Once everything was setup we put the app/bracelet to daily use. Here are our main impressions:

  • False positives – maybe the biggest problem of Slightly Robot. When using the bracelet, a lot of times the bracelet vibrates when you’re not doing anything close to the activities you calibrated it for. For example, when you drink your coffee or talk on the phone, the bracelet’s orientation might be the same as for hair pulling. This is not a problem in the bracelet, but rather in the whole idea of how it works. You can say it’s not meant to be accurate “by design”. It’s important to add that false positives by themselves are nothing bad (except the fact that they feed irrelevant data into the app). The biggest problem with false positives is that the vibration is loud! Which brings us to the next issue...
  • There is no possibility to control the level of the vibration. This is a problem especially for people who wear the bracelet around other people (it can be anything from a classroom to a dinner table). The default vibration level is loud, so much so that it is easily noticed by those around you.
  • Often times the device simply disconnects and it does not automatically connect back. Maybe  this is some kind of bug. We made sure to keep the phone and the bracelet near the whole time, so it was not a problem with Bluetooth range.
  • The bracelet can be effective only when you’re in a vertical position (ie sitting straight, standing) – it becomes irrelevant when you’re lying down, or sitting back in a chair. Again, this is not a problem in the device – it is so “by design”.
  • Battery life – it says on the website 24+ hours. We found it to be much more than that (a single charge can keep the device alive for a few days).

Update (as of July 13 2017)

We reached out to the Slightly Robot team after writing this review, and they were extra quick to respond, and not merely with words but with actions:

  • In the new version of the App, there's a slider to adjust the intensity of the bracelet's vibration.
  • Some new tweaks were added to the App's GUI to make onboarding of new users easier.
  • Regarding false positives, they recommend increasing the trigger time in the settings menu to a longer time, so that the hand must remain in the same position for a short while before the bracelet vibrates.

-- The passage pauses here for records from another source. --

===== config.mk =====
export PLATFORM = sky130hd
export DESIGN_NAME = ccff_chain_mem
export DESIGN_NICKNAME = d
export VERILOG_FILES = /design/src/rtl/ccff_chain_mem.sv
export SDC_FILE = /design/constraint.sdc
export NUM_CORES = 1
export LEC_CHECK = 0
export BUFFER_PORTS_ARGS = -buffer_cell sky130_fd_sc_hd__buf_2
export CORE_ASPECT_RATIO = 1.75
export CORE_MARGIN = 10
export CORE_UTILIZATION = 50
export DETAILED_ROUTE_END_ITERATION = 16
export GPL_TIMING_DRIVEN = 0
export MAX_ROUTING_LAYER = met4
export PLACE_DENSITY_LB_ADDON = 0.12
export SLEW_MARGIN = 5
export SYNTH_ARGS = -nofsm -noshare
export SYNTH_HDL_FRONTEND = slang
export SYNTH_SLANG_ARGS = --single-unit

===== constraint.sdc =====
create_clock -name prog_clk -period 2.13 [get_ports prog_clk]
set_input_delay 0.426 -clock prog_clk [delete_from_list [all_inputs] [get_ports prog_clk]]
set_output_delay 0.426 -clock prog_clk [all_outputs]
set_load 0.02 [all_outputs]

The time should be longer than, for example, taking a sip of water, but shorter than the time it takes to pick/pull, perhaps 3-4 seconds.
  • They also promised to add a battery indicator to the App
  • They also explained that they're working on a new version of the device which will be called "Model 2" - so this was a review of "Slightly Robot Bracelet Model 1".

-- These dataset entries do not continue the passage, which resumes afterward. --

### src/rtl/start_bit_det_os_pkg.sv
// Shared types and parameter legality checks for the oversampling start-bit detector.
package start_bit_pkg;

  typedef enum logic [1:0] {
    ARM    = 2'd0,
    IDLE   = 2'd1,
    VERIFY = 2'd2,
    BUSY   = 2'd3
  } state_e;

  function automatic bit osr_legal(input int osr);
    return (osr >= 4) && (osr <= 64) && ((osr % 2) == 0);
  endfunction

  function automatic bit vote_legal(input int vote);
    return (vote >= 1) && (vote <= 5) && ((vote % 2) == 1);
  endfunction

  function automatic bit sync_legal(input int stages);
    return stages >= 2;
  endfunction

endpackage

### src/rtl/start_bit_det_os_if.sv
// Serial-pin / RCU side signals of the start-bit detector.
interface start_bit_det_os_if;
  logic sample_en;
  logic serial_in;
  logic frame_done;
  logic filtered_in;
  logic start_bit_detected;
  logic start_confirmed;
  logic false_start;
  logic busy;

  // master: the pin/timer/RCU environment; slave: the detector
  modport master (
    output sample_en, serial_in, frame_done,
    input  filtered_in, start_bit_detected, start_confirmed, false_start, busy
  );

  modport slave (
    input  sample_en, serial_in, frame_done,
    output filtered_in, start_bit_detected, start_confirmed, false_start, busy
  );
endinterface

### src/rtl/start_bit_det_os_sync_vote_filter.sv
// Metastability synchroniser followed by a majority-vote glitch filter clocked by sample_en.
module sync_vote_filter #(
  parameter int   SYNC_STAGES = 2,
  parameter int   VOTE        = 3,
  parameter logic IDLE_LVL    = 1'b1
) (
  input  logic clk,
  input  logic rst,
  input  logic sample_en,
  input  logic serial_in,
  output logic filtered_out
);

  localparam int CW = $clog2(VOTE + 1);

  logic [SYNC_STAGES-1:0] sync_q, sync_d;
  logic [VOTE-1:0]        vote_q, vote_d;
  logic [CW-1:0]          ones;
  logic                   sync_out;

  assign sync_out = sync_q[SYNC_STAGES-1];

  always_comb begin
    sync_d[0] = serial_in;
    for (int unsigned i = 1; i < SYNC_STAGES; i++) sync_d[i] = sync_q[i-1];
  end

  always_comb begin
    vote_d = vote_q;
    if (sample_en) begin
      vote_d[0] = sync_out;
      for (int unsigned i = 1; i < VOTE; i++) vote_d[i] = vote_q[i-1];
    end
  end

  always_comb begin
    ones = '0;
    for (int unsigned i = 0; i < VOTE; i++) ones = ones + CW'(vote_q[i]);
  end

  assign filtered_out = (ones > CW'(VOTE / 2));

  always_ff @(posedge clk) begin
    if (rst) begin
      sync_q <= {SYNC_STAGES{IDLE_LVL}};
      vote_q <= {VOTE{IDLE_LVL}};
    end else begin
      sync_q <= sync_d;
      vote_q <= vote_d;
    end
  end

endmodule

This is the first bracelet Slightly Robot introduced to the market. Considering this is a new venture, and it’s their first product they have made a good start. It’s a simple device, that will be more effective for some than for others (greatly dependent on the type of BFRB being tracked). There’s clearly a lot of room for improvement in areas such as onboarding, app GUI and being able to control vibration level (update - a lot of those issues were addressed immediately after our review - hope to see an even bigger progress in "Model 2"). 

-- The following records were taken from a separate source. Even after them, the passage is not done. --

[config.mk]
export PLATFORM = sky130hd
export DESIGN_NAME = op_queue
export DESIGN_NICKNAME = d
export VERILOG_FILES = /design/src/rtl/op_queue.sv
export SDC_FILE = /design/constraint.sdc
export NUM_CORES = 1
export LEC_CHECK = 0
export ABC_AREA = 0
export BUFFER_PORTS_ARGS = -buffer_cell sky130_fd_sc_hd__buf_4
export CORE_MARGIN = 2
export CORE_UTILIZATION = 63
export CTS_CLUSTER_SIZE = 12
export DETAILED_ROUTE_END_ITERATION = 6
export PLACE_DENSITY = 0.93
export SYNTH_ARGS = -nofsm -noshare
export SYNTH_HDL_FRONTEND = slang
export SYNTH_SLANG_ARGS = --single-unit
[constraint.sdc]
create_clock -name clk -period 5.6 [get_ports clk]
set_input_delay 0.84 -clock clk [delete_from_list [all_inputs] [get_ports clk]]
set_output_delay 0.84 -clock clk [all_outputs]
set_load 0.03 [all_outputs]
[src/rtl/op_queue.sv]
// Command queue between the SPI CSR block and the display update engine:
// captures each operation, clamps and validates its region, then buffers it in a FIFO.
module op_queue #(
  parameter int          DEPTH = 4,
  parameter logic [11:0] MAX_X = 12'd1599,
  parameter logic [11:0] MAX_Y = 12'd1199
) (
  input  logic        clk,
  input  logic        rst,
  input  logic [11:0] csr_opleft,
  input  logic [11:0] csr_opright,
  input  logic [11:0] csr_optop,
  input  logic [11:0] csr_opbottom,
  input  logic [7:0]  csr_opparam,
  input  logic [7:0]  csr_opcmd,
  input  logic        csr_ope,
  input  logic        ovf_clr,
  output logic        op_valid,
  input  logic        op_ready,
  output logic [11:0] op_left,
  output logic [11:0] op_right,
  output logic [11:0] op_top,
  output logic [11:0] op_bottom,
  output logic [7:0]  op_param,
  output logic [7:0]  op_cmd,
  output logic [4:0]  q_count,
  output logic        q_overflow,
  output logic        q_badregion
);

  localparam int          AW      = $clog2(DEPTH);
  localparam logic [4:0]  DEPTH_C = 5'(DEPTH);
  localparam logic [7:0]  CMD_FLUSH = 8'hFF;

  typedef struct packed {
    logic [11:0] left;
    logic [11:0] right;
    logic [11:0] top;
    logic [11:0] bottom;
    logic [7:0]  param;
    logic [7:0]  cmd;
  } op_t;

  op_t           cap;
  logic          cap_v;
  op_t           mem [DEPTH];
  logic [AW-1:0] wr_ptr;
  logic [AW-1:0] rd_ptr;
  logic [4:0]    count;

  logic is_flush, is_bad, push_req, push_ok, pop;

  // Capture stage; right/bottom are clamped on the way in.
  always_ff @(posedge clk) begin
    if (rst) begin
      cap_v <= 1'b0;
    end else begin
      cap_v <= csr_ope;
    end
    if (csr_ope) begin
      cap.left   <= csr_opleft;
      cap.right  <= (csr_opright  > MAX_X) ? MAX_X : csr_opright;
      cap.top    <= csr_optop;
      cap.bottom <= (csr_opbottom > MAX_Y) ? MAX_Y : csr_opbottom;
      cap.param  <= csr_opparam;
      cap.cmd    <= csr_opcmd;
    end
  end

  // NOTE: every always_comb output gets a default first so no path can infer a latch.
  always_comb begin
    is_flush = 1'b0;
    is_bad   = 1'b0;
    push_req = 1'b0;
    if (cap_v) begin
      if (cap.cmd == CMD_FLUSH) begin
        is_flush = 1'b1;
      end else if ((cap.left > cap.right) || (cap.top > cap.bottom)) begin
        is_bad = 1'b1;
      end else begin
        push_req = 1'b1;
      end
    end
  end

  assign pop     = op_valid && op_ready;
  // A full queue still accepts when the head leaves in the same cycle.
  assign push_ok = push_req && ((count < DEPTH_C) || pop);

  always_ff @(posedge clk) begin
    if (rst) begin
      wr_ptr <= '0;
      rd_ptr <= '0;
      count  <= '0;
    end else if (is_flush) begin
      rd_ptr <= wr_ptr;
      count  <= '0;
    end else begin
      if (push_ok) wr_ptr <= wr_ptr + 1'b1;
      if (pop)     rd_ptr <= rd_ptr + 1'b1;
      case ({push_ok, pop})
        2'b10:   count <= count + 5'd1;
        2'b01:   count <= count - 5'd1;
        default: count <= count;
      endcase
    end
  end

  // NOTE: the storage array has no reset; its contents are only observed behind op_valid.
  always_ff @(posedge clk) begin
    if (push_ok) mem[wr_ptr] <= cap;
  end

  // Sticky flags: a set event in the same cycle as ovf_clr wins.
  always_ff @(posedge clk) begin
    if (rst) begin
      q_overflow  <= 1'b0;
      q_badregion <= 1'b0;
    end else begin
      if (push_req && !push_ok) q_overflow <= 1'b1;
      else if (ovf_clr)         q_overflow <= 1'b0;
      if (is_bad)               q_badregion <= 1'b1;
      else if (ovf_clr)         q_badregion <= 1'b0;
    end
  end

  assign op_valid  = (count != 5'd0);
  assign q_count   = count;
  assign op_left   = mem[rd_ptr].left;
  assign op_right  = mem[rd_ptr].right;
  assign op_top    = mem[rd_ptr].top;
  assign op_bottom = mem[rd_ptr].bottom;
  assign op_param  = mem[rd_ptr].param;
  assign op_cmd    = mem[rd_ptr].cmd;

endmodule

* Word-level counts from Yosys, hierarchy flattened
Memories as Yosys holds them, arrays and structs flattened. A register that Yosys moved wholly into a read port is not among the register bits. Index checks and enable logic that the tools add are counted.
Cells by class: add/sub/neg operators 4, magnitude comparators 5, equal/unequal tests 3, mux-type cells 18, bitwise logic cells 1, reduce and logical (&&, ||, !) cells 13
Operators with widths (number):
- $gt A12 B11 Y1 const B | 2
- $gt A12 B12 Y1 | 2
- $mux W1 | 13
- $pmux W5 S2 | 1
- $eq A8 B8 Y1 const B | 1
- $mux W2 | 4
- $reduce_bool A2 Y1 | 4
- $add A5 B1 Y5 const B | 1
- $lt A5 B3 Y1 const B | 1
- $reduce_bool A5 Y1 | 1
- $sub A5 B1 Y5 const B | 1
- $add A2 B1 Y2 const B | 2
- $logic_and A1 B1 Y1 | 3
- $eq A2 B1 Y1 const B | 1
- $eq A2 B2 Y1 const B | 1
- $logic_or A1 B1 Y1 | 2
- $reduce_and A2 Y1 | 1
- $reduce_or A2 Y1 | 1
- $logic_not A1 Y1 | 1
- $not A1 Y1 | 1
Word-level totals: bits in registers 76, bits in writable memories 256, input bits 69, logic and storage cells 57, memories 1
Memory list:
- mem | words 4, width 64, read ports 1, clocked after Yosys merged registers in 1, write ports 1, line 46 | op_t mem [DEPTH];

* Logic depth before layout (Yosys ltp)
depth after elaboration 9, mapped depth 14, depth with buffers taken out 14

* Least setup slack after synthesis
No wires, ideal clock.
kind register to register, start point reg cap[35] (netlist bit), end point mem mem[0][0] (netlist bit) (enable), setup time 0.429 ns, arrival 3.312 ns, path slack 1.859 ns, stages on the path, launching flop included 9, clock period less this slack 3.741 ns, cells stage by stage edfxtp_1 > ha_1 > a21oi_1 > o21ai_1 > a221o_1 > o22ai_4 > and3_1 > buf_4 > and2_1
On the way: cells in the longest elaborated chain, start to end 8
Ends and longest elaborated chain:
- start, declared | line 44 | op_t cap;
- $gt A12 B12 Y1 | line 78 | end else if ((cap.left > cap.right) || (cap.top > cap.bottom)) begin
- $logic_or A1 B1 Y1 | line 78
- $mux W1 | line 78
- $mux W1 | line 76 | if (cap.cmd == CMD_FLUSH) begin
- $mux W1 | line 75 | if (cap_v) begin
- $logic_and A1 B1 Y1 | line 88 | assign push_ok = push_req && ((count < DEPTH_C) || pop);
- $mux W1 | line 111 | if (push_ok) mem[wr_ptr] <= cap;
- $mux W1 (not written as such) | line 111
- end, declared | line 46
No other way between the ends.

==> results.md <==
* Most area-hungry cell type in the Yosys netlist: edfxtp_1
* CP endpoint: op_cmd[6]
* Pwr dens at 453 nW/um^2
* Worst r2r dst: q_count[4]
* Int Power at 0.00486 W
* Required @ worst endpoint at between 4 and 5 ns
* Final instance area at about 15000 sq um
* Critical setup path kind: reg2out
* Top FF cell, synth: edfxtp_1
* Area Growth Syn to Fin at 18.3%
* Clock Skew at 0.0164 ns
* CTS Hold Bufs at 0
* Core Region at between 20000 and 25000 sq um
* Clk slew on worst S/H paths at 0.06 ns
* Clock root buffer: clkbuf_16
* Met1 Use GR at 0.329
* M2 GR Usage at 0.404
* Final Max Slew Viols at 0
* Max clock buf depth at 3
* Critical path startpoint category: register
* Number of diodes at 0
* Clk sinks at ~330
* TritonCTS Buffers at 34
* EDFF count, synth at 320
* Least-Margin Pin Slew at about 1.0 ns
* Io pins at 141
* Crit path buf inv count at 2
* DRT Wirelength at 25300 um
* Final period util at 0.646
* Rel. slew slack at 0.303
* Num rows at 52
* Final hold slack at 0.471 ns
* Worst path slowest cell: dfxtp_4
* Routed wire per std cell at 24.1 um
* Synthesized area per cell at 21.2 sq um
* CP Depth at 3
* Worst-path fanout max at 46
* Reg area at 9900 sq um
* NumNets Final at 865
* Clock latency on the worst-skew pair at 0.51 ns
* Syn Inst Count at 603
* Die height at around 150 um
* Outcome: completed
* Final Hold Viols at 0
* Setup bufs post-CTS at 0
* Htree depth at 2
* Reg2reg start: cap[49]
* Chip Width at around 150 um
* FF-to-FF path depth at 14
* Synth top area share at 0.753
* Initial drt markers at approximately 560
* CP delay by family, top: flip-flops
* DP Wirelength at about 14000 um
* DR pass1 iterations at 5
* GR Overflow Total at 0
* Sequential share of the synthesized area at 0.775
* Maxcap violations at 0
* Net Sw Frac at 0.290
* Worst reg2reg setup slack at 2.07 ns
* Gr busiest metal: met2
* Commonest non-fill, non-tap cell in the layout: edfxtp_1
* DR vias/cell at 6.11
* Post-synthesis register bit count at 334
* Register share of total power at 0.455
* Initial antenna violation count at 0
* Unrepaired setup endpoints after global routing: no
* Setup violators final at 0
* Die area at 21400 sq um
* F_max at about 280 MHz
* Worst Hold Class: reg2reg
* Area of the multi-input gates at approximately 2700 sq um
* Synthesized cell area at 12800 sq um
* Combinational Power Share at 0.241
* Yosys warnings at 0
* Clock share of power at 0.304
* CTS tree: yes
* Max VDD drop at 371 uV
* Fillers at 1087
* Most used cell, CP: buf_4
* Fraction of layout cells with a size suffix above 1 at 0.337
* Setup total negative slack at 0 ns
* Largest net degree at the start of global routing at 66
* First-pass GRT wire length at 38600 um
* Async SR Flop Fraction at 0
* Starting Density at 0.637
* Commonest non-fill, non-tap cells in the layout: edfxtp_1, buf_4, mux4_2, clkbuf_16, ha_1
* Cell variety after synth at 46
* Vias in the first global route at 6807
* Total vias in the final route at roughly 6400
* Synth area leaders: edfxtp_1, mux4_2, ha_1
* Final Wtd Congestion at 0.803
* Post-cts resize count at 0
* Switch Pwr at 0.00199 W
* Leakage at about 5.2 nW
* Worst setup EP type: output port
* DRC violations left at 0
* DRT antenna net count at 0
* Critical Path Max Stage Delay at between 0.9 and 1 ns
* CP arrival at 2.78 ns
* Port Buffer Count at 140
* GRT Total Usage at 0.241
* Placed Area at around 14000 sq um
* Fin crit period at 3.62 ns
* Global Route met3 Usage at 0.0409
* Crit-path cells: buf_4 > mux4_2 > buf_4
-- cell usage after synthesis (5+ instances only) --
| cell | count |
|---|---|
| mux4_2 | 64 |
| nand4_1 | 10 |
| buf_2 | 6 |
| edfxtp_1 | 320 |
| inv_1 | 28 |
| a21oi_1 | 16 |
| clkbuf_1 | 9 |
| xnor2_1 | 5 |
| dfxtp_1 | 14 |
| ha_1 | 31 |
| o211ai_1 | 5 |
| and2_1 | 12 |
| nand2b_1 | 14 |
| nand2_1 | 8 |
| nor2_1 | 10 |
-- cell type report --
cell class                 count  area share
clock buffer                  50      0.0659
clock inverter                 2    0.000497
inverter                      28     0.00696
multi-input combinational    225       0.179
sequential                   334       0.655
tap                          270      0.0224
timing repair buffer         141      0.0701
-- power by group through the flow --
stage / clock network, W / registers [W] / logic [W]
finish: 0.00208 / 0.00312 / 0.00165
global route: 0.00218 / 0.00316 / 0.00174
CTS: 0.00210 / 0.00313 / 0.00166
detailed placement: 0 / 0.00318 / 0.00165
global placement: 0 / 0.00316 / 0.00161
floorplan: 0 / 0.00303 / 0.00121
-- flip-flops by register name, indices dropped and copies added, names as in the netlist, named ones only --
signal / cells
wr_ptr: 2
rd_ptr: 2
q_overflow: 1
q_badregion: 1
cap: 64
cap_v: 1
q_count: 5
mem: 256
-- worst min path at each step --
stage,cells past startpoint,to,startpoint
floorplan,0,mem[0][10],cap[10]
global placement,2,q_overflow,q_overflow
CTS,2,q_overflow,q_overflow
detailed placement,2,q_badregion,q_badregion
global route,1,cap[36],csr_optop[8]
finish,2,q_overflow,q_overflow
-- routing by layer --
metal  part of all wire  vias up  wire length, um
met3              0.074       64             1890
met2               0.51      335            12800
met1               0.39     3265             9820
met5                  0        -                0
li1                   -     2751                -
met4              0.033        0              826
-- kinds of logic after synthesis --
kind of cell | Yosys count | share of synthesized area
AO/OA/AOI/OAI | 45 | 0.0266
adder cells (fa/ha/maj) | 32 | 0.0319
multiplexers | 65 | 0.114
buffers and inverters | 45 | 0.0147
flip-flops | 334 | 0.775
other | 1 | 0.000294
XOR/XNOR | 5 | 0.00343
AND/OR/NAND/NOR | 76 | 0.0348
-- worst reg2reg max path, delay by kind of cell (launching register included) --
| family | cells | cell delay (ns) |
|---|---|---|
| adder cells (fa/ha/maj) | 2 | 0.82 |
| buffers and inverters | 1 | 0.08 |
| flip-flops | 1 | 0.41 |
| AND/OR/NAND/NOR | 3 | 0.42 |
| AO/OA/AOI/OAI | 8 | 1.75 |
-- through the flow --
| step | setup slack [ns] | power [W] | utilization | instances |
|---|---|---|---|---|
| floorplan | 1.86 | 0.00424 | - | 604 |
| CTS | 1.87 | 0.00690 | 0.754 | 1050 |
| finish | 1.98 | 0.00685 | 0.754 | 1050 |
| global route | 1.75 | 0.00708 | 0.754 | 1050 |
| detailed placement | 2.09 | 0.00483 | 0.704 | 998 |
| global placement | 2.35 | 0.00477 | 0.704 | 998 |
(Power assumes the default switching activity.)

All in all, if you’re looking for a wearable to increase your awareness of your BFRB, and you’re willing to live with the above mentioned drawbacks – it’s definitely worth a try.

We hope that the guys @ Slightly Robot will continue to listen to feedback from their users, and that future versions of their bracelet will do an even better job at helping people suffering from BFRBs managing their compulsions.

Tasneem Abrahams


Tasneem is an Occupational Therapist, and a graduate of the TLC foundation for BFRBs professional training institute. Her experience in mental health includes working at Lentegeur Psychiatric hospital forensic unit (South Africa), Kingston Community Adult Learning Disability team (UK), Clinical Specialist for the Oasis Project Spelthorne Community Mental Health team (UK). Tasneem is a member of both the editorial team and the clinical staff on TrichStop, providing online therapy for people who suffer from Trichotillomania and other BFRBs.